» What is needed
Which lines of the records below contain the string "detailed"? Report each of them.

(Beginning of Material provided)

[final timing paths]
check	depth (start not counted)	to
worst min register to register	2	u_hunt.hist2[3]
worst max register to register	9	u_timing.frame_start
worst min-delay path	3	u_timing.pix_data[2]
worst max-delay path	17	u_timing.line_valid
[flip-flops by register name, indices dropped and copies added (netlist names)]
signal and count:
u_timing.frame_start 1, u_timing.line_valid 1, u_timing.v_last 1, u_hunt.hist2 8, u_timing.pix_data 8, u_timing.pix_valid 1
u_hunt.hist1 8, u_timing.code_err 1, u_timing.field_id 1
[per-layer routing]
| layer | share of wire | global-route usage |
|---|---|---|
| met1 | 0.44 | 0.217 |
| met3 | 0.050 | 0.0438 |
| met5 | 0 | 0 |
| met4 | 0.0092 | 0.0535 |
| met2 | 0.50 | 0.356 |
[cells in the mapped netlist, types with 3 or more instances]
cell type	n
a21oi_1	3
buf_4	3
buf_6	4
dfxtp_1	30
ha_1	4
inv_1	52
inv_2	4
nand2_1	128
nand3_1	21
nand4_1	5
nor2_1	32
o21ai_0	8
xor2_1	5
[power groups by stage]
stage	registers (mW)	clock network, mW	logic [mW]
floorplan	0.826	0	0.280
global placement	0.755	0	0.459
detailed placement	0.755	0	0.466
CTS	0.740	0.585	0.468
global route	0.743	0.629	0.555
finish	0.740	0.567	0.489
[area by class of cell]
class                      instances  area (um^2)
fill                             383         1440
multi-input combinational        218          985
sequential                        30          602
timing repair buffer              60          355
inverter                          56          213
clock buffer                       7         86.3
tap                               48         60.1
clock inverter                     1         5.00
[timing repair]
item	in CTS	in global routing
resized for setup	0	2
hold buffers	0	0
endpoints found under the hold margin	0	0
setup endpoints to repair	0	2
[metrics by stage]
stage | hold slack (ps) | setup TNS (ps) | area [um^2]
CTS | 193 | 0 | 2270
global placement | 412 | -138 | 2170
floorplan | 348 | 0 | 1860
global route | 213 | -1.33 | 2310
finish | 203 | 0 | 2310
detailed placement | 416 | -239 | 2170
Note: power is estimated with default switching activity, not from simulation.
File: src/rtl/sdram_cfg_regs.sv
module sdram_cfg_regs
    import sdram_cfg_pkg::*;
#(
    parameter int unsigned       MEM_AW    = 40,
    parameter logic [MEM_AW-1:0] MEM_BASE  = 'h4000_0000,
    parameter int unsigned       MEM_MIB   = 256,
    parameter int unsigned       CMN_WORDS = 4,
    parameter int unsigned       CTL_WORDS = 16,
    parameter int unsigned       PHY_WORDS = 16
) (
    input  logic              clk,
    input  logic              rst_n,
    input  logic              req_valid,
    input  logic              req_write,
    input  logic [1:0]        req_win,
    input  logic [11:0]       req_addr,
    input  logic [3:0]        req_be,
    input  logic [31:0]       req_wdata,
    output logic              rsp_valid,
    output logic [31:0]       rsp_rdata,
    output logic              rsp_err,
    input  logic [MEM_AW-1:0] mem_addr_i,
    output logic [MEM_AW-1:0] mem_addr_o,
    output logic              alias_hit
);

    logic              geom_we_w;
    logic [31:0]       geom_wdata_w;
    logic              alias_en_w;
    logic [MEM_AW-1:0] alias_base_w;

    sdram_cfg_regfile #(
        .CMN_WORDS (CMN_WORDS),
        .CTL_WORDS (CTL_WORDS),
        .PHY_WORDS (PHY_WORDS)
    ) u_regs (
        .clk        (clk),
        .rst_n      (rst_n),
        .req_valid  (req_valid),
        .req_write  (req_write),
        .req_win    (req_win),
        .req_addr   (req_addr),
        .req_be     (req_be),
        .req_wdata  (req_wdata),
        .rsp_valid  (rsp_valid),
        .rsp_rdata  (rsp_rdata),
        .rsp_err    (rsp_err),
        .geom_we    (geom_we_w),
        .geom_wdata (geom_wdata_w)
    );

    sdram_alias_ctrl #(
        .MEM_AW   (MEM_AW),
        .MEM_BASE (MEM_BASE),
        .MEM_MIB  (MEM_MIB)
    ) u_alias (
        .clk        (clk),
        .rst_n      (rst_n),
        .geom_we    (geom_we_w),
        .geom_wdata (geom_wdata_w),
        .alias_en   (alias_en_w),
        .alias_base (alias_base_w)
    );

    sdram_alias_decode #(
        .MEM_AW   (MEM_AW),
        .MEM_BASE (MEM_BASE)
    ) u_decode (
        .alias_en   (alias_en_w),
        .alias_base (alias_base_w),
        .addr_in    (mem_addr_i),
        .addr_out   (mem_addr_o),
        .hit        (alias_hit)
    );

endmodule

(End of Material provided)

» Task solution
detailed placement	0.755	0	0.466
detailed placement | 416 | -239 | 2170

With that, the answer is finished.